:: Data in this exercise
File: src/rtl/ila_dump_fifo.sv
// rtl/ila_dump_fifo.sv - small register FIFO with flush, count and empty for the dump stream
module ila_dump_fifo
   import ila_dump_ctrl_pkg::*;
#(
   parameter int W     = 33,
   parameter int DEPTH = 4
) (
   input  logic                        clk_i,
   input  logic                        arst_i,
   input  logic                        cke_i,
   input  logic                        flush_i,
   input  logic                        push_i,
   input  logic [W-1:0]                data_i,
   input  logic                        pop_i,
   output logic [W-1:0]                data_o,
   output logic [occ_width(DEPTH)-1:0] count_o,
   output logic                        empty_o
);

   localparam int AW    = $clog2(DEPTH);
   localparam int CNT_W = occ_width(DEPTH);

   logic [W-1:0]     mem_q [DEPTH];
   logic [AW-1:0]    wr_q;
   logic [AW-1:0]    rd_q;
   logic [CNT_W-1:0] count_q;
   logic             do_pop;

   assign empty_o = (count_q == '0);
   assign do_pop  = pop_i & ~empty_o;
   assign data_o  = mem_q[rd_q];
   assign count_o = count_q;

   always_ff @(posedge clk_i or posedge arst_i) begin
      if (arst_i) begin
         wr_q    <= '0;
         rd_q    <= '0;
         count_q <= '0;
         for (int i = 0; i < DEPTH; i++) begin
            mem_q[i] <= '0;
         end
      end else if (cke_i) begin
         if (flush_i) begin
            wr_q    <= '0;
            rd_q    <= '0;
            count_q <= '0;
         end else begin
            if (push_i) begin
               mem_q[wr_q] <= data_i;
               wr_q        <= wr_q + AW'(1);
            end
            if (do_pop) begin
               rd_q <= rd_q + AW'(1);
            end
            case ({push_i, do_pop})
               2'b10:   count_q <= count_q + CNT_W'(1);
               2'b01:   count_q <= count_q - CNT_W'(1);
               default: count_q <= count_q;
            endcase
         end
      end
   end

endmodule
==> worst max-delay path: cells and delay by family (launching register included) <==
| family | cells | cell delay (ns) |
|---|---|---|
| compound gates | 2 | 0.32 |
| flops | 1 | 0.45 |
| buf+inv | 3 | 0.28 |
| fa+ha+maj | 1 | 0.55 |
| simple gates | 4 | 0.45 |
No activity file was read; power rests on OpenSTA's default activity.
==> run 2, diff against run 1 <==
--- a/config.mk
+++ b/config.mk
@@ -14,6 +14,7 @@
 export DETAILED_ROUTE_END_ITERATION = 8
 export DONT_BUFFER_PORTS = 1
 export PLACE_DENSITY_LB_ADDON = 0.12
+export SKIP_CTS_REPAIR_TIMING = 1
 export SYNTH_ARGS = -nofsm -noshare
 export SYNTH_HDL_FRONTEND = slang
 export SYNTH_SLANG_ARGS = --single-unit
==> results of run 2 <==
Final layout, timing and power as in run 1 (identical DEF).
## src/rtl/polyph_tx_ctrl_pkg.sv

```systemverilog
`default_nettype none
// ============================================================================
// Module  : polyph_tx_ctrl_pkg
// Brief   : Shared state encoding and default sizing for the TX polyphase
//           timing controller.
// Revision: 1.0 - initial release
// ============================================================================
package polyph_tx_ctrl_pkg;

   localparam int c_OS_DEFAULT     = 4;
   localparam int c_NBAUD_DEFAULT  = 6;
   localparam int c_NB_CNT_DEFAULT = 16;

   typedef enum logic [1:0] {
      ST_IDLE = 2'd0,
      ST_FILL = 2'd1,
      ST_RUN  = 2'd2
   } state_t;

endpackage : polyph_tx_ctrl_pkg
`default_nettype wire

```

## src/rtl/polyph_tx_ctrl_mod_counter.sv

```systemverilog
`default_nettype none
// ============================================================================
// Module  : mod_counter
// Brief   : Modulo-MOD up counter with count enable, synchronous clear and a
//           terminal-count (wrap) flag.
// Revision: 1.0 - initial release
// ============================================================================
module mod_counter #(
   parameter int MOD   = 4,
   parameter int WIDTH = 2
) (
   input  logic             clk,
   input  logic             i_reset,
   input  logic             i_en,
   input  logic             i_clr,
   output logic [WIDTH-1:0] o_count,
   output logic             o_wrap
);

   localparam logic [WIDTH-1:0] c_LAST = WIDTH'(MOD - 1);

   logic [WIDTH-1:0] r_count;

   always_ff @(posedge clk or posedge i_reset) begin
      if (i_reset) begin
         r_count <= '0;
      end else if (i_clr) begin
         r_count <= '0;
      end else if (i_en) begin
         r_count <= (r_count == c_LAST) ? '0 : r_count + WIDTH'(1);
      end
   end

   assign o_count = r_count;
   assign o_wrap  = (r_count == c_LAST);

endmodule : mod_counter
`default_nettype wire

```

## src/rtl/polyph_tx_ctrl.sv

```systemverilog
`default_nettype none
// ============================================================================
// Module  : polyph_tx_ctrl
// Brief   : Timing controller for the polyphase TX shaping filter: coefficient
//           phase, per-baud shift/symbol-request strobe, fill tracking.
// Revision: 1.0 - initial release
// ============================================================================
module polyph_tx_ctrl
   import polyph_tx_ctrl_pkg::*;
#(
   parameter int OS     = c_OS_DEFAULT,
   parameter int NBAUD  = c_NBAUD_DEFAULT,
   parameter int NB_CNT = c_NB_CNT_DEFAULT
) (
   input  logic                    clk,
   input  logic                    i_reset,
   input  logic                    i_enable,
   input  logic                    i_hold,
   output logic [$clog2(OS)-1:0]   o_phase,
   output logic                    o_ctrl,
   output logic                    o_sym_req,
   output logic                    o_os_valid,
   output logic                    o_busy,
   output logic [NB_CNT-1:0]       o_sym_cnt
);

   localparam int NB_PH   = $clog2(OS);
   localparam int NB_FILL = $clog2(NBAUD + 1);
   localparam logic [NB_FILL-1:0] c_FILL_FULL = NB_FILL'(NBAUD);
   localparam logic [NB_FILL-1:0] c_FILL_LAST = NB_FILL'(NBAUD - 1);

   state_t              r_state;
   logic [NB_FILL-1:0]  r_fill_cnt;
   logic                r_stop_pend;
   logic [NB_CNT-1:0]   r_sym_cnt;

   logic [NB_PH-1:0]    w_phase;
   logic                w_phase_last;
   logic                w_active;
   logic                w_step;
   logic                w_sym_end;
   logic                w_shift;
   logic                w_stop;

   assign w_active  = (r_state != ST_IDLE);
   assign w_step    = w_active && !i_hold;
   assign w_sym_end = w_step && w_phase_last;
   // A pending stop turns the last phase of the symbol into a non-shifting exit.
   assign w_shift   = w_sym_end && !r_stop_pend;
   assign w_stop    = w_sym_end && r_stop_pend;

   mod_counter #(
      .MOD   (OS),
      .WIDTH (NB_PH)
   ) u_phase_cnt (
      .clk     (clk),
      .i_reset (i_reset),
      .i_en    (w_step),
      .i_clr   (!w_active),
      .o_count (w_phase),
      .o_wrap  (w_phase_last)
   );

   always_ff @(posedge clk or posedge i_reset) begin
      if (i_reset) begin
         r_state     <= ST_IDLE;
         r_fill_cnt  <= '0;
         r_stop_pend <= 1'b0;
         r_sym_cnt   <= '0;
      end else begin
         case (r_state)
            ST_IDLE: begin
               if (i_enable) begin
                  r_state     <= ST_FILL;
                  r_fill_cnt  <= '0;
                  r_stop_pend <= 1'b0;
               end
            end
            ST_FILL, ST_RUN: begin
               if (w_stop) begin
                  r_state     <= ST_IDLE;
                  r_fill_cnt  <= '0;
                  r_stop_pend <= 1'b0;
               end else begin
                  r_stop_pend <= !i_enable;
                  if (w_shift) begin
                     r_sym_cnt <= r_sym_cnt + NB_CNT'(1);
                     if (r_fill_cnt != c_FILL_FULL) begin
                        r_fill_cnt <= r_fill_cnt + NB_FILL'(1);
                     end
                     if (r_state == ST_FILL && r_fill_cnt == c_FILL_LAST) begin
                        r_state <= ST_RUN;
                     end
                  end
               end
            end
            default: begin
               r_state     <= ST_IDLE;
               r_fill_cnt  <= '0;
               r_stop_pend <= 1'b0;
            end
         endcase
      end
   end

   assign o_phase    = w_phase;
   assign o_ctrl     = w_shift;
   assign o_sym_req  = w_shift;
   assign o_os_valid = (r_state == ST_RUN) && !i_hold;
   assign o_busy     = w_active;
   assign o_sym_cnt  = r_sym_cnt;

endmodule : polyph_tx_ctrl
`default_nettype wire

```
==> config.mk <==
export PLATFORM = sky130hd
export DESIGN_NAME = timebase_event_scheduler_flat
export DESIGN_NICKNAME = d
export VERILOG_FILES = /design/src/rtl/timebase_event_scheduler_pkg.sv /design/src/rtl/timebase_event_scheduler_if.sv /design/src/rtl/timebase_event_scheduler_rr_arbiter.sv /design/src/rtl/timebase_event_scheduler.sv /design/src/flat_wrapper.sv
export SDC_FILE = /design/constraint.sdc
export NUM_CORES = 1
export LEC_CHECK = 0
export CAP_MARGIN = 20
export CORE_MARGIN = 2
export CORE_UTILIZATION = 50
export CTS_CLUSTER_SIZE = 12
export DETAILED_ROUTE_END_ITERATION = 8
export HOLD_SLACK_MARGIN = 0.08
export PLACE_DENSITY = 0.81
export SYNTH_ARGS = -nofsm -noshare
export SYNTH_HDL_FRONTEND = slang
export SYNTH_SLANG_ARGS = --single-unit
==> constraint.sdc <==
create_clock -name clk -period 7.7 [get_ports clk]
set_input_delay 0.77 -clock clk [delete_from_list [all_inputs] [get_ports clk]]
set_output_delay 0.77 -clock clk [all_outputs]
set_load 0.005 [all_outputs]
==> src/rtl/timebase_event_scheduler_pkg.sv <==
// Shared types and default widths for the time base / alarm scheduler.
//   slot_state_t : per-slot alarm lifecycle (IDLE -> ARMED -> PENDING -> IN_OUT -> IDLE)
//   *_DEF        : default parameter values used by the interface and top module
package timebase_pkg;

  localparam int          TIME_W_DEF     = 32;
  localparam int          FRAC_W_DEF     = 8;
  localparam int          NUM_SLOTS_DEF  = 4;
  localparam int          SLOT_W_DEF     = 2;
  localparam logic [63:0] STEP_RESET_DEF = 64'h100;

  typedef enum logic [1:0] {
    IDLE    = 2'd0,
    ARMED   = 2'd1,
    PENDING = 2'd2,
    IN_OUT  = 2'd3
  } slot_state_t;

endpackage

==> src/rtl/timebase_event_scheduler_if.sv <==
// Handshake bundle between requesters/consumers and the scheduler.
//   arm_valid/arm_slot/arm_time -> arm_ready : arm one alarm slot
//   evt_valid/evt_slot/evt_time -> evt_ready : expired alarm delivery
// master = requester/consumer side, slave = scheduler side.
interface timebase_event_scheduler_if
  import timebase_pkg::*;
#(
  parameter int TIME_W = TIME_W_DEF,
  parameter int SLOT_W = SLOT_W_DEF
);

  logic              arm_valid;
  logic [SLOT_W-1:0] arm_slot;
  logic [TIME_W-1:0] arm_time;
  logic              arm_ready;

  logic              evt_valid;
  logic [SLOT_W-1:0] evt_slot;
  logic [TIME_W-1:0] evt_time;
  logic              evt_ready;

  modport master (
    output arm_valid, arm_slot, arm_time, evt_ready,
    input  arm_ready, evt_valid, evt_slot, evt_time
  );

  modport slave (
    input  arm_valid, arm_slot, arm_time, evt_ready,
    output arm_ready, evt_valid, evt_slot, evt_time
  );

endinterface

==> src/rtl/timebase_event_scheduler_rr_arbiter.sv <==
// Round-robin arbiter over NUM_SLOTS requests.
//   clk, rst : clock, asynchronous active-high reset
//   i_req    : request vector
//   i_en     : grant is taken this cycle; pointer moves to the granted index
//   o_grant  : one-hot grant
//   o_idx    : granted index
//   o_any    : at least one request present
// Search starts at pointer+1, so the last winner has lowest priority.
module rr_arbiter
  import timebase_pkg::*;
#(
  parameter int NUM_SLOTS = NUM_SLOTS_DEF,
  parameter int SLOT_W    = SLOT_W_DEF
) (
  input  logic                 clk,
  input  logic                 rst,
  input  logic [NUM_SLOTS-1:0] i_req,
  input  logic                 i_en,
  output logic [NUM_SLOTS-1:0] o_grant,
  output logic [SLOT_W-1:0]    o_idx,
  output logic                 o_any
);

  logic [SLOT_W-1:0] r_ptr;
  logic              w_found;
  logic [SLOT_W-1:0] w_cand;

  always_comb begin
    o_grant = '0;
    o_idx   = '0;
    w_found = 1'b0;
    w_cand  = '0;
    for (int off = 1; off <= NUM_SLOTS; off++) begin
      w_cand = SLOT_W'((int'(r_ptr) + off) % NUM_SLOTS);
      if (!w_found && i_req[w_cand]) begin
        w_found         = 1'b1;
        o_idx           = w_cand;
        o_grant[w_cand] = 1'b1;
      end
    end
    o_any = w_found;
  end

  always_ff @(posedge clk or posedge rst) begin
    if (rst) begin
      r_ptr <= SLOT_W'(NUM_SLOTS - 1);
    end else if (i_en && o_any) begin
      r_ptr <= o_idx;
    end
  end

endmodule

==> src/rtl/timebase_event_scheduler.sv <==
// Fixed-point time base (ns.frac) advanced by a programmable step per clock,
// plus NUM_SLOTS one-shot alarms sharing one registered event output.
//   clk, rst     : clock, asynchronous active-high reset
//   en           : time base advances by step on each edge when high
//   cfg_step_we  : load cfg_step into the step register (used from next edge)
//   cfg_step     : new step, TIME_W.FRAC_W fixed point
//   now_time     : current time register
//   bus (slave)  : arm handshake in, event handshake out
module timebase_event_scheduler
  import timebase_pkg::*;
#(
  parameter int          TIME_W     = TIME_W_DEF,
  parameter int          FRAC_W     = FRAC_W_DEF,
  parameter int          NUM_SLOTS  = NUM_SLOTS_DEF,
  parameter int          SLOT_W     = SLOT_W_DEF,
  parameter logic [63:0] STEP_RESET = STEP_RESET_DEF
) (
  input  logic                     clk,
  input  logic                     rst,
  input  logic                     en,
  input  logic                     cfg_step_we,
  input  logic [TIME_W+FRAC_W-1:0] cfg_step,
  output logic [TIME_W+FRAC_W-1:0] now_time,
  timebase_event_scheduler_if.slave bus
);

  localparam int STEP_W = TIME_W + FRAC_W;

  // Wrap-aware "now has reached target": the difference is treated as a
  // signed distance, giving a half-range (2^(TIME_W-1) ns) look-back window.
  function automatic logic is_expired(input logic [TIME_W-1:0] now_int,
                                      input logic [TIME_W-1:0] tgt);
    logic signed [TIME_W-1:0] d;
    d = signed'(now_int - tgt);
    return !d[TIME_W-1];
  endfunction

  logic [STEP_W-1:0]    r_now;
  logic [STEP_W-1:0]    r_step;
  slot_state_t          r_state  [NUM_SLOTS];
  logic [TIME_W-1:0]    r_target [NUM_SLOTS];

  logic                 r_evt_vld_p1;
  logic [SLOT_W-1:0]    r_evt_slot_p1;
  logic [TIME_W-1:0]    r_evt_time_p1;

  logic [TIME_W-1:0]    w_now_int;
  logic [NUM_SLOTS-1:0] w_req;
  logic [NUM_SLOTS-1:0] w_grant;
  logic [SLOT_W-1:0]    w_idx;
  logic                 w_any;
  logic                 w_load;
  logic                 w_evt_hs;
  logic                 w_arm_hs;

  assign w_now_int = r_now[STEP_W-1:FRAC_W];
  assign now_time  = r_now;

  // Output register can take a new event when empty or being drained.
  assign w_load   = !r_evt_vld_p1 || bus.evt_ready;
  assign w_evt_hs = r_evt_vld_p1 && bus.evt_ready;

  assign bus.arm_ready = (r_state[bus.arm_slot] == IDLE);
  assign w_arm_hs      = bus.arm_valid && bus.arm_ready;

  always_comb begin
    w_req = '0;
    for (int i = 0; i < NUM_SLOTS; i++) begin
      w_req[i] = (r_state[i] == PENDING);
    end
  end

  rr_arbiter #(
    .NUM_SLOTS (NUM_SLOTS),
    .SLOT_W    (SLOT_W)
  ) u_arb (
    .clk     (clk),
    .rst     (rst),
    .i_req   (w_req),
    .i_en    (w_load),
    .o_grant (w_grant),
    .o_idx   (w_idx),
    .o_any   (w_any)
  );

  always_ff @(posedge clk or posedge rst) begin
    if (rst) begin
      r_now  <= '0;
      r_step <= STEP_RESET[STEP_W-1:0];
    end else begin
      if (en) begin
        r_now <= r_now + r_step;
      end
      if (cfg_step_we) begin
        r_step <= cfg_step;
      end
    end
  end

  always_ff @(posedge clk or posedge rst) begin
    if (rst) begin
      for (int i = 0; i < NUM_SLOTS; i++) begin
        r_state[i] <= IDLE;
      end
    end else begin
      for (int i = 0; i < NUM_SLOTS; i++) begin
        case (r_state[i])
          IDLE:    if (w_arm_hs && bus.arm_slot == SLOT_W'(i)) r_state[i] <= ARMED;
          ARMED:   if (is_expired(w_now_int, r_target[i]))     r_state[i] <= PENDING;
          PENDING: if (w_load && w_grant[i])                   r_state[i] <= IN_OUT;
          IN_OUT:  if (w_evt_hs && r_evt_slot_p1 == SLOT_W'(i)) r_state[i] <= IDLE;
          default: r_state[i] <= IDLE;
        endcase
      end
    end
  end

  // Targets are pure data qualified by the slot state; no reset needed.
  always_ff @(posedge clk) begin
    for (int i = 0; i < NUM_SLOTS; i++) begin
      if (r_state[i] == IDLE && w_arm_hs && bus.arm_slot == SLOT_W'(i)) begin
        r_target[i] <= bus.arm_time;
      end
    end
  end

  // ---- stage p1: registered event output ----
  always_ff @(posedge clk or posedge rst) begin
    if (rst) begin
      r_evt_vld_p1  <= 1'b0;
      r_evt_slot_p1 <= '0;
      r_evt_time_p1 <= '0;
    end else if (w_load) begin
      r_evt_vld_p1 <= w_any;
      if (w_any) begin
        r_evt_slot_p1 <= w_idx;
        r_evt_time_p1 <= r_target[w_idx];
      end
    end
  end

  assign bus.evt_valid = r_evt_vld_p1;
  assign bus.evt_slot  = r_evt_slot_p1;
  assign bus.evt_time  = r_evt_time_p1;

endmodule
::::
:: Data in this exercise
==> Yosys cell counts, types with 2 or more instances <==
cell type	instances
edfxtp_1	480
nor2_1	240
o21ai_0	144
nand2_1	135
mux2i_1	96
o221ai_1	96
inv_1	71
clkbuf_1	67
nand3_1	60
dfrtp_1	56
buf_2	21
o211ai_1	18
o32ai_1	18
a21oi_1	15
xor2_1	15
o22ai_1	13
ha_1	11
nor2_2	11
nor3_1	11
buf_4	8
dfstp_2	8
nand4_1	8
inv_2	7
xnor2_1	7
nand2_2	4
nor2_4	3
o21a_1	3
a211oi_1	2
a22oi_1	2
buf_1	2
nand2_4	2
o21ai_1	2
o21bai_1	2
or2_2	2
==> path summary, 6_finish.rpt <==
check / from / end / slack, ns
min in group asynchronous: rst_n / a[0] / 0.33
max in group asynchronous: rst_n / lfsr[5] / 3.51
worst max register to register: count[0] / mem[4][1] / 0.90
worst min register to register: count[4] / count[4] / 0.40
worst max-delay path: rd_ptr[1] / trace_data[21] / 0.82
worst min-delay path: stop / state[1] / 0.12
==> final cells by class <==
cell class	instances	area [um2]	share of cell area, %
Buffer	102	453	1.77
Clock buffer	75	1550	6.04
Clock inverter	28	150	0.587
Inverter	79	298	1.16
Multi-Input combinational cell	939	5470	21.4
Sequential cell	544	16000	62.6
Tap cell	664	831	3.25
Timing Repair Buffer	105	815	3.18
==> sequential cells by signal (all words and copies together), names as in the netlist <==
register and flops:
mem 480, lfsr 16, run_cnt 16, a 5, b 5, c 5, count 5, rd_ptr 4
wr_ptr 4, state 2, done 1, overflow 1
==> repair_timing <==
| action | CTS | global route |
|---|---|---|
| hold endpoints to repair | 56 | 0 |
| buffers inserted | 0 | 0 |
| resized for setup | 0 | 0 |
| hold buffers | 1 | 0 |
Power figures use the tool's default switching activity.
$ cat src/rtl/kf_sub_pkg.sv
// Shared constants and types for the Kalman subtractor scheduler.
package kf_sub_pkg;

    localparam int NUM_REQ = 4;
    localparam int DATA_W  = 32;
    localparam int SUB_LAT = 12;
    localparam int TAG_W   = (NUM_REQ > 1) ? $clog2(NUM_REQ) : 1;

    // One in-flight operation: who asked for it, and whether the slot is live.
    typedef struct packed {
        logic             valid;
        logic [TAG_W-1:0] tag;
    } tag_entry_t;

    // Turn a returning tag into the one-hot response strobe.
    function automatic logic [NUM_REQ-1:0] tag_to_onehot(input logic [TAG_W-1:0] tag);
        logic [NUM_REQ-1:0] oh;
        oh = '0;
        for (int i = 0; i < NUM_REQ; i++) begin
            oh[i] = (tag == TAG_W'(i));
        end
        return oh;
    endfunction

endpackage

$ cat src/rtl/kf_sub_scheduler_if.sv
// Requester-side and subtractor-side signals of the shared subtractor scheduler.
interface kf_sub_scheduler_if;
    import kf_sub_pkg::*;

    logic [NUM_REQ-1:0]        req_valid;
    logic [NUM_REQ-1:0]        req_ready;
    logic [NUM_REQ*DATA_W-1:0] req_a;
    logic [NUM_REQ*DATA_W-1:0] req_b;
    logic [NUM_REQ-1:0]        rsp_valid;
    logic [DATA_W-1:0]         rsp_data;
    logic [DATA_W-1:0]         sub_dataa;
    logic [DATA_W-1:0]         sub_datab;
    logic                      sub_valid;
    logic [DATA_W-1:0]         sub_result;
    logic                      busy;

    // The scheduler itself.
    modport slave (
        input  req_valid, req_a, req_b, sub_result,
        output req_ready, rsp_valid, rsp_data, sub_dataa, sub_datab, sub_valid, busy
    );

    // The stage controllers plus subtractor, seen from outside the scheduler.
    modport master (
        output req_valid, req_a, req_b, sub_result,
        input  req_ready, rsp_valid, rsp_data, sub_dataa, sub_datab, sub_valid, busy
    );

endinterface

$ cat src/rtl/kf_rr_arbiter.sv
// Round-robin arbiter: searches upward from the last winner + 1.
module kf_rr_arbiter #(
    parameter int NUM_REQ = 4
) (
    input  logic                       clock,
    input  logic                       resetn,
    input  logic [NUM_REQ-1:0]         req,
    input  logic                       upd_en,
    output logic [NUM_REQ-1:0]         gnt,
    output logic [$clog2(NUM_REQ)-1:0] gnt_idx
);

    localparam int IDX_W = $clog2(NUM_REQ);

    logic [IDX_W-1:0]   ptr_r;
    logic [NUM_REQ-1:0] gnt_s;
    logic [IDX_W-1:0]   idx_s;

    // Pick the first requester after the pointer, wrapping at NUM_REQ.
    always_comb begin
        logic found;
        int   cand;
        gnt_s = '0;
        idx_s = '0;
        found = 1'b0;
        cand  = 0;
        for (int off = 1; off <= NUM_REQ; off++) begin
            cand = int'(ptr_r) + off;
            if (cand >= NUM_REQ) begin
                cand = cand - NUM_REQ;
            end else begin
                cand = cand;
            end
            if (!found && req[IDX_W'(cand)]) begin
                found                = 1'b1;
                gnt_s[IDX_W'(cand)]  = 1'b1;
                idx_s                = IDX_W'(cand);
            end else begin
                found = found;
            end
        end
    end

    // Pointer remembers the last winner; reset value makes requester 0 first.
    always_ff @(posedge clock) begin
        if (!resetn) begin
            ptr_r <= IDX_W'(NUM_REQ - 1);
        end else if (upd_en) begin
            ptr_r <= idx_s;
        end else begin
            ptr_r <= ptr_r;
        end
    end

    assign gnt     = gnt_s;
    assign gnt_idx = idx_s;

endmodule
::::
— What is required —
Above are records; repeat only the lines starting at the line with "min in group" and ending at the line with "buffers | 1 | 0 |", exactly as they appear, both included.

— Answer for the task —
min in group asynchronous: rst_n / a[0] / 0.33
max in group asynchronous: rst_n / lfsr[5] / 3.51
worst max register to register: count[0] / mem[4][1] / 0.90
worst min register to register: count[4] / count[4] / 0.40
worst max-delay path: rd_ptr[1] / trace_data[21] / 0.82
worst min-delay path: stop / state[1] / 0.12
==> final cells by class <==
cell class	instances	area [um2]	share of cell area, %
Buffer	102	453	1.77
Clock buffer	75	1550	6.04
Clock inverter	28	150	0.587
Inverter	79	298	1.16
Multi-Input combinational cell	939	5470	21.4
Sequential cell	544	16000	62.6
Tap cell	664	831	3.25
Timing Repair Buffer	105	815	3.18
==> sequential cells by signal (all words and copies together), names as in the netlist <==
register and flops:
mem 480, lfsr 16, run_cnt 16, a 5, b 5, c 5, count 5, rd_ptr 4
wr_ptr 4, state 2, done 1, overflow 1
==> repair_timing <==
| action | CTS | global route |
|---|---|---|
| hold endpoints to repair | 56 | 0 |
| buffers inserted | 0 | 0 |
| resized for setup | 0 | 0 |
| hold buffers | 1 | 0 |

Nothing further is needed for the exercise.